■ WHAT YOU NEED TO DO: Please return the lines below verbatim, beginning at the one that has "syn_area_sq_um: 435" and stopping after the one that has "portBuffers: 21", and add no other lines.

■ MATERIAL FOR THIS EXERCISE:
## config.mk

```make
export PLATFORM = sky130hd
export DESIGN_NAME = control_unit_flat
export DESIGN_NICKNAME = d
export VERILOG_FILES = /design/src/rtl/control_unit_pkg.sv /design/src/rtl/control_unit_if.sv /design/src/rtl/control_unit_enter_edge.sv /design/src/rtl/control_unit.sv /design/src/flat_wrapper.sv
export SDC_FILE = /design/constraint.sdc
export NUM_CORES = 1
export LEC_CHECK = 0
export BUFFER_PORTS_ARGS = -buffer_cell sky130_fd_sc_hd__buf_2
export CORE_AREA = 2 2 39 41
export CTS_CLUSTER_DIAMETER = 80
export DETAILED_ROUTE_END_ITERATION = 12
export DIE_AREA = 0 0 41 43
export HOLD_SLACK_MARGIN = 0.02
export SYNTH_ARGS = -nofsm -noshare
export SYNTH_HDL_FRONTEND = slang
export SYNTH_SLANG_ARGS = --single-unit
```

## constraint.sdc

```tcl
create_clock -name Clock -period 1.8 [get_ports Clock]
set_input_delay 0.09 -clock Clock [delete_from_list [all_inputs] [get_ports Clock]]
set_output_delay 0.09 -clock Clock [all_outputs]
set_load 0.02 [all_outputs]
```

## src/rtl/control_unit_pkg.sv

```systemverilog
// Shared constants for the accumulator-processor controller: opcodes, state
// encodings, A-source selects and the strobe bundle driven each cycle.
package cu_pkg;

  localparam logic [2:0] OP_LOAD  = 3'b000;
  localparam logic [2:0] OP_STORE = 3'b001;
  localparam logic [2:0] OP_ADD   = 3'b010;
  localparam logic [2:0] OP_SUB   = 3'b011;
  localparam logic [2:0] OP_IN    = 3'b100;
  localparam logic [2:0] OP_JZ    = 3'b101;
  localparam logic [2:0] OP_JPOS  = 3'b110;
  localparam logic [2:0] OP_HALT  = 3'b111;

  localparam logic [3:0] ST_START  = 4'd0;
  localparam logic [3:0] ST_FETCH  = 4'd1;
  localparam logic [3:0] ST_DECODE = 4'd2;
  localparam logic [3:0] ST_LOAD   = 4'd3;
  localparam logic [3:0] ST_STORE  = 4'd4;
  localparam logic [3:0] ST_ADD    = 4'd5;
  localparam logic [3:0] ST_SUB    = 4'd6;
  localparam logic [3:0] ST_INPUT  = 4'd7;
  localparam logic [3:0] ST_JZ     = 4'd8;
  localparam logic [3:0] ST_JPOS   = 4'd9;
  localparam logic [3:0] ST_HALT   = 4'd10;

  localparam logic [1:0] ASEL_ALU = 2'b00;
  localparam logic [1:0] ASEL_MEM = 2'b01;
  localparam logic [1:0] ASEL_IN  = 2'b10;

  typedef struct packed {
    logic       irload;
    logic       jmpmux;
    logic       pcload;
    logic       meminst;
    logic       memwr;
    logic [1:0] asel;
    logic       aload;
    logic       sub;
    logic       halt;
  } ctrl_t;

  function automatic logic [3:0] exec_state(input logic [2:0] op);
    case (op)
      OP_LOAD:  return ST_LOAD;
      OP_STORE: return ST_STORE;
      OP_ADD:   return ST_ADD;
      OP_SUB:   return ST_SUB;
      OP_IN:    return ST_INPUT;
      OP_JZ:    return ST_JZ;
      OP_JPOS:  return ST_JPOS;
      default:  return ST_HALT;
    endcase
  endfunction

endpackage

```

## src/rtl/control_unit_if.sv

```systemverilog
// Controller <-> datapath bundle: opcode, flags and operator key in; strobes out.
interface control_unit_if;
  logic [2:0] IR;
  logic       Aeq0;
  logic       Apos;
  logic       Enter;
  logic       IRload;
  logic       JMPmux;
  logic       PCload;
  logic       Meminst;
  logic       MemWr;
  logic [1:0] Asel;
  logic       Aload;
  logic       Sub;
  logic       Halt;
  logic [3:0] State;

  modport master (
    input  IR, Aeq0, Apos, Enter,
    output IRload, JMPmux, PCload, Meminst, MemWr, Asel, Aload, Sub, Halt, State
  );

  modport slave (
    output IR, Aeq0, Apos, Enter,
    input  IRload, JMPmux, PCload, Meminst, MemWr, Asel, Aload, Sub, Halt, State
  );
endinterface

```

## src/rtl/control_unit_enter_edge.sv

```systemverilog
// Rising-edge detector for the operator Enter key.
module enter_edge (
  input  logic Clock,
  input  logic Reset,
  input  logic Enter,
  output logic Press
);

  logic enter_q;

  // Resetting high means a key held through reset never registers as a press.
  always_ff @(posedge Clock or posedge Reset) begin
    if (Reset) enter_q <= 1'b1;
    else       enter_q <= Enter;
  end

  assign Press = Enter & ~enter_q;

endmodule

```

## src/rtl/control_unit.sv

```systemverilog
// Fetch/decode/execute FSM driving every datapath strobe of the 8-bit
// accumulator processor.
module control_unit
  import cu_pkg::*;
(
  input  logic          Clock,
  input  logic          Reset,
  control_unit_if.master cu
);

  logic [3:0] state_q, state_d;
  logic       press;
  ctrl_t      ctrl;

  enter_edge u_enter_edge (
    .Clock (Clock),
    .Reset (Reset),
    .Enter (cu.Enter),
    .Press (press)
  );

  always_ff @(posedge Clock or posedge Reset) begin
    if (Reset) state_q <= ST_START;
    else       state_q <= state_d;
  end

  always_comb begin
    state_d = state_q;
    ctrl    = '0;
    case (state_q)
      ST_START: state_d = ST_FETCH;
      ST_FETCH: begin
        ctrl.irload = 1'b1;
        ctrl.pcload = 1'b1;
        state_d     = ST_DECODE;
      end
      ST_DECODE: begin
        ctrl.meminst = 1'b1;
        state_d      = exec_state(cu.IR);
      end
      ST_LOAD: begin
        ctrl.meminst = 1'b1;
        ctrl.asel    = ASEL_MEM;
        ctrl.aload   = 1'b1;
        state_d      = ST_FETCH;
      end
      ST_STORE: begin
        ctrl.meminst = 1'b1;
        ctrl.memwr   = 1'b1;
        state_d      = ST_FETCH;
      end
      ST_ADD, ST_SUB: begin
        ctrl.meminst = 1'b1;
        ctrl.asel    = ASEL_ALU;
        ctrl.aload   = 1'b1;
        ctrl.sub     = (state_q == ST_SUB);
        state_d      = ST_FETCH;
      end
      ST_INPUT: begin
        ctrl.asel  = ASEL_IN;
        ctrl.aload = press;
        if (press) state_d = ST_FETCH;
      end
      // A false flag falls through: PC+1 was already loaded in FETCH.
      ST_JZ: begin
        ctrl.pcload = cu.Aeq0;
        ctrl.jmpmux = cu.Aeq0;
        state_d     = ST_FETCH;
      end
      ST_JPOS: begin
        ctrl.pcload = cu.Apos;
        ctrl.jmpmux = cu.Apos;
        state_d     = ST_FETCH;
      end
      ST_HALT:  ctrl.halt = 1'b1;
      default:  state_d = ST_START;
    endcase
  end

  assign cu.IRload  = ctrl.irload;
  assign cu.JMPmux  = ctrl.jmpmux;
  assign cu.PCload  = ctrl.pcload;
  assign cu.Meminst = ctrl.meminst;
  assign cu.MemWr   = ctrl.memwr;
  assign cu.Asel    = ctrl.asel;
  assign cu.Aload   = ctrl.aload;
  assign cu.Sub     = ctrl.sub;
  assign cu.Halt    = ctrl.halt;
  assign cu.State   = state_q;

endmodule

```

## src/flat_wrapper.sv

```systemverilog
// flat-port wrapper written by rule: the top's interface ports become plain ports
module control_unit_flat import cu_pkg::*;
  (Clock, Reset, cu_IR, cu_Aeq0, cu_Apos, cu_Enter, cu_IRload, cu_JMPmux, cu_PCload, cu_Meminst, cu_MemWr, cu_Asel, cu_Aload, cu_Sub, cu_Halt, cu_State);
  control_unit_if cu_i ();
  input  logic Clock;
  input  logic Reset;
  input wire logic [$bits(cu_i.IR)-1:0] cu_IR;
  input wire logic [$bits(cu_i.Aeq0)-1:0] cu_Aeq0;
  input wire logic [$bits(cu_i.Apos)-1:0] cu_Apos;
  input wire logic [$bits(cu_i.Enter)-1:0] cu_Enter;
  output wire logic [$bits(cu_i.IRload)-1:0] cu_IRload;
  output wire logic [$bits(cu_i.JMPmux)-1:0] cu_JMPmux;
  output wire logic [$bits(cu_i.PCload)-1:0] cu_PCload;
  output wire logic [$bits(cu_i.Meminst)-1:0] cu_Meminst;
  output wire logic [$bits(cu_i.MemWr)-1:0] cu_MemWr;
  output wire logic [$bits(cu_i.Asel)-1:0] cu_Asel;
  output wire logic [$bits(cu_i.Aload)-1:0] cu_Aload;
  output wire logic [$bits(cu_i.Sub)-1:0] cu_Sub;
  output wire logic [$bits(cu_i.Halt)-1:0] cu_Halt;
  output wire logic [$bits(cu_i.State)-1:0] cu_State;
  assign cu_i.IR = cu_IR;
  assign cu_i.Aeq0 = cu_Aeq0;
  assign cu_i.Apos = cu_Apos;
  assign cu_i.Enter = cu_Enter;
  assign cu_IRload = cu_i.IRload;
  assign cu_JMPmux = cu_i.JMPmux;
  assign cu_PCload = cu_i.PCload;
  assign cu_Meminst = cu_i.Meminst;
  assign cu_MemWr = cu_i.MemWr;
  assign cu_Asel = cu_i.Asel;
  assign cu_Aload = cu_i.Aload;
  assign cu_Sub = cu_i.Sub;
  assign cu_Halt = cu_i.Halt;
  assign cu_State = cu_i.State;
  control_unit u_core (.Clock(Clock), .Reset(Reset), .cu(cu_i));
endmodule
```

# Word-level counts from Yosys, hierarchy flattened
# Index checks and enable logic that the tools add are counted.
[word_totals]
register_bits = 5
input_bits = 8
output_inout_bits = 14
elab_cells = 39
[classes]
n_eq_ne = 17
n_mux = 11
n_bitwise = 3
reduce_logical = 6
[ops]
columns = ["operator", "n"]
rows = [
  ["one-hot mux 4 bit (7 select lines)", 1],
  ["one-hot mux 4 bit (5 select lines)", 1],
  ["== test 4 x 3 -> 1 bit (second input constant)", 4],
  ["== test 4 bit (second input constant)", 3],
  ["== test 3 bit (second input constant)", 3],
  ["one-hot mux 3 bit (3 select lines)", 1],
  ["== test 4 x 2 -> 1 bit (second input constant)", 2],
  ["OR reduction 7 bit", 1],
  ["== test 3 x 2 -> 1 bit (second input constant)", 2],
  ["two-way mux 1 bit", 5],
  ["OR reduction 5 bit", 1],
  ["== test 4 x 1 -> 1 bit (second input constant)", 1],
  ["logical NOT 4 bit", 1],
  ["two-way mux 4 bit", 1],
  ["== test 3 x 1 -> 1 bit (second input constant)", 1],
  ["logical NOT 3 bit", 1],
  ["one-hot mux 1 bit (3 select lines)", 1],
  ["!= test 2 x 1 -> 1 bit (second input constant)", 1],
  ["inverter 1 bit", 2],
  ["one-hot mux 1 bit (2 select lines)", 1],
  ["AND reduction 2 bit", 1],
  ["OR reduction 2 bit", 1],
  ["bitwise AND 1 bit", 1],
]

# Depth between registers and ports, before layout
[depth]
depth_word = 4
mapped_depth = 5
ltp_nobuf = 5

# Hierarchy
# Synthesis repeated with hierarchy kept, for this count alone.
[unflattened]
hier_cells = 48
hier_area_um2 = 401.6
[by_module_without_submodules]
columns = ["mod", "n_inst", "cells_per_inst", "area_each_um2", "seq_area_each_um2"]
rows = [
  ["control_unit", 1, 45, 357.8, 100.1],
  ["enter_edge", 1, 3, 43.8, 26.3],
]

# Worst setup path before layout
# No wires, ideal clock.
[synth_timing]
kind = "register to output"
startpoint = "register u_core.state_q[2], in the netlist u_core.cu.State[2]"
endpoint = "output cu_Aload"
arrival_ns = 1.579
setup_slack_ns = 0.131
stages_incl_launch_ff = 5
path_cell_list = "dfrtp_1 > buf_2 > and3_2 > nor2b_1 > nor4_1"
[synth_between]
elab_chain_cells = 3
elab_cells_between_ends = 6
[synth_rtl]
columns = ["item", "line_no", "rtl"]
rows = [
  ["from (decl)", "control_unit.sv:11", "logic [3:0] state_q, state_d;"],
  ["from (signal assigned)", "control_unit.sv:24", "else state_q <= state_d;"],
  ["== test 4 x 3 -> 1 bit", "control_unit.sv:30", "case (state_q)"],
  ["OR reduction 2 bit", "control_unit.sv:30", ""],
  ["one-hot mux 3 bit (3 select lines) (*)", "control_unit.sv:30", ""],
  ["to (decl)", "flat_wrapper.sv:17", "output wire logic [$bits(cu_i.Aload)-1:0] cu_Aload;"],
]
# Mark *: on every way between the ends. The rest lies on a longest branch, timed or not.

# Worst setup path after layout
[layout_timing]
startpoint = "register u_core.state_q[0], in the netlist u_core.cu.State[0]"
endpoint = "output cu_Halt"
[layout_between]
elab_chain_cells = 2
[layout_rtl]
columns = ["item", "line_no", "rtl"]
rows = [
  ["== test 4 bit", "control_unit.sv:30", ""],
  ["two-way mux 1 bit", "control_unit.sv:30", ""],
  ["to (decl)", "flat_wrapper.sv:19", "output wire logic [$bits(cu_i.Halt)-1:0] cu_Halt;"],
]
# No other way between the ends.

==> results.yml <==
status:
  status: "finished, final reports clean"
global_routing:
  grt_pass1_vias: 360
  use_met2_pct: 15.9
  grt_max_degree: 12
  grt_pass1_wl_mm: 1.41
  busiest_layer: "met2"
  grtUsageMet1_pct: 15.7
  antenna_found_initial: 0
  track_usage_pct: 11.5
  gr-total-overflow: 0
  grt_use_met3_pct: 4.71
routing:
  routedWlPerCell_um: 10.5
  drt.antenna.violating_nets: 0
  firstDrtPassIters: 4
  drc: 0
  vias: 422
  dr.first_iter.drc_count: 8
  drt-total-wl_um: 945
  vias_per_cell: 4.69
cts:
  cts.sinks: 5
  cts_inserted_buffers: 3
  insertion_delay_ns: 0.25
  cts_tree: "yes"
  root_buffer: "clkbuf_4"
  cts_setup_buffers: 0
  cts.path.max_buffers: 2
  h-tree-depth: 1
  clk_pin_slew_ns: 0.05
setup_path:
  critical_path_class: "flip-flop to primary output"
  cp.required_ns: 1.71
  cp-end-kind: "primary output"
  path_max_fanout: 11
  cp-start-kind: "flip-flop"
  crit_arrival_ns: 1.59
layout:
  area_growth_pct: 34.5
  n_fill_cell: 151
  antenna_cells: 0
  finalNetCount: 87
  drive_gt1_share_pct: 41.9
  fin_cells: 90
  fin_area_sq_um: 586
synthesis:
  syn_area_sq_um: 435
  synth.avg_cell_area_sq_um: 8.54
  syn_inst: 51
  synth-async-reset-ratio_pct: 100
  ys_seq_area_share_pct: 29.0
  synth_edf_count: 0
  ys_ff_latch: 5
  syn_nets: 63
  synth.distinct_cells: 26
  synth-warning-count: 0
  synth_ff_type: "dfrtp_1"
placement:
  pre_cts_ws_ns: 0.357
  dpl.hpwl_um: 716
  portBuffers: 21
  dpl.cell_count: 84
  place_area_sq_um: 534
  place_congestion: 0.746
sta:
  clock_skew_ns: 0.00964
  rsz0062_at_grt: "no"
  worstMarginPinSlew_ns: 0.328
  fin_crit_ns: 1.68
  worst_hold_slack_ns: 0.167
  min_period_over_period_pct: 93.4
  final-hold-violation-count: 0
  max_freq_mhz: 595
  tns_ns: 0
  fin_ws_ns: 0.118
  setup_viol_count_final: 0
  slew_viol_final: 0
  maxSlewHeadroom_pct: 78.2
floorplanning:
  initial_core_util_pct: 31.5
  row_count: 14
  num_io_pins: 22
  die_h_um: 43
  coreArea_sq_um: 1380
  fp.dieW_um: 41
  die_area_sq_um: 1760
power_and_ir_drop:
  vdd_ir_drop_max_v: 0.000515
  p_leak_nw: 0.322
  powerDensity_nw_per_um2: 1510
worst_hold_path:
  min_path_type: "input pin to flip-flop"
run:
  max_cap_viol_count: 0
-- metrics by stage --
step           power (mW)  util [%]
5_1_grt             0.958      42.3
4_1_cts             0.879      42.0
6_report            0.885      42.3
3_3_place_gp        0.733      38.6
3_5_place_dp        0.736      38.6
2_1_floorplan       0.612         -
-- per-layer routing --
layer  routed length (um)  share of wire (%)
met1                  450                 48
met2                  405                 43
met3                   89                9.4
met4                    0                  0
met5                    0                  0
-- state kept, by name (all words and copies together), names as in the netlist --
register,cells
u_core.cu.State,4
u_core.u_enter_edge.enter_q,1
-- cell families (layout without fill, tap and decap cells) --
logic type / Yosys count / count (layout) / synth area share [%]
flip-flops: 5 / 5 / 29.0
AO/OA/AOI/OAI: 6 / 6 / 9.48
multiplexers: 2 / 2 / 4.88
buffers and inverters: 10 / 33 / 11.2
AND/OR/NAND/NOR: 24 / 24 / 33.9
adder cells (fa/ha/maj): 4 / 4 / 11.5
-- power by group --
group	switching (mW)	leakage, nW	internal, mW
clock network	0.0548	0.0177	0.0809
registers	0.0928	0.0612	0.150
logic	0.295	0.243	0.212
-- worst max-delay path: stages, from the launching register on --
cell     delay [ns]
dfrtp_1        0.49
or4bb_1        0.62
inv_1          0.08
buf_2          0.15
-- cell usage in the layout, fill, tap and decap left out, types with 2 or more instances in the layout --
master,Yosys,layout
dlygate4sd3_1,0,2
nor2b_1,2,2
or4b_4,1,2
nand2_1,3,3
dfrtp_1,4,4
o21ai_0,3,3
nor3b_1,2,2
nor3_1,4,4
inv_1,6,6
nor4_1,2,2
clkbuf_4,0,3
nor2_1,4,4
buf_2,2,21
ha_1,4,4
-- worst paths after layout --
check | from | to | slack, ns | depth (start not counted)
max in group asynchronous | Reset | u_core.u_enter_edge.enter_q | 1.27 | 3
worst max register to register | u_core.cu.State[0] | u_core.cu.State[3] | 0.38 | 2
worst max-delay path | u_core.cu.State[0] | cu_Halt | 0.12 | 3
worst min register to register | u_core.cu.State[2] | u_core.cu.State[0] | 0.75 | 2
worst min-delay path | cu_IR[2] | u_core.cu.State[3] | 0.17 | 3
min in group asynchronous | Reset | u_core.cu.State[3] | 0.27 | 3
-- layout make-up --
type                    instances  area, sq um  area share (%)
repair buffers                 23          125            21.4
well taps                      16         20.0            3.42
clock inverters                 1         5.00           0.855
multi-input cells              36          264            45.1
flip-flops and latches          5          126            21.6
inverters                       6         22.5            3.85
clock buffers                   3         22.5            3.85
-- repair_timing --
item	CTS	global route
endpoints found under the hold margin	6	0
hold buffers	2	0
endpoints found under the setup margin	0	1
resized for setup	0	1
-- synth_stat cells (2+ instances only) --
cell	number	share of area, %
dfrtp_1	4	23
nand2_1	3	2.6
nor2b_1	2	2.9
nor3_1	4	4.6
nor2_1	4	3.4
inv_1	6	5.2
nor3b_1	2	3.4
nor4_1	2	2.9
o21ai_0	3	3.4
buf_2	2	2.3
ha_1	4	11
Power figures use the tool's default switching activity.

■ REPLY TO THE TASK:
  syn_area_sq_um: 435
  synth.avg_cell_area_sq_um: 8.54
  syn_inst: 51
  synth-async-reset-ratio_pct: 100
  ys_seq_area_share_pct: 29.0
  synth_edf_count: 0
  ys_ff_latch: 5
  syn_nets: 63
  synth.distinct_cells: 26
  synth-warning-count: 0
  synth_ff_type: "dfrtp_1"
placement:
  pre_cts_ws_ns: 0.357
  dpl.hpwl_um: 716
  portBuffers: 21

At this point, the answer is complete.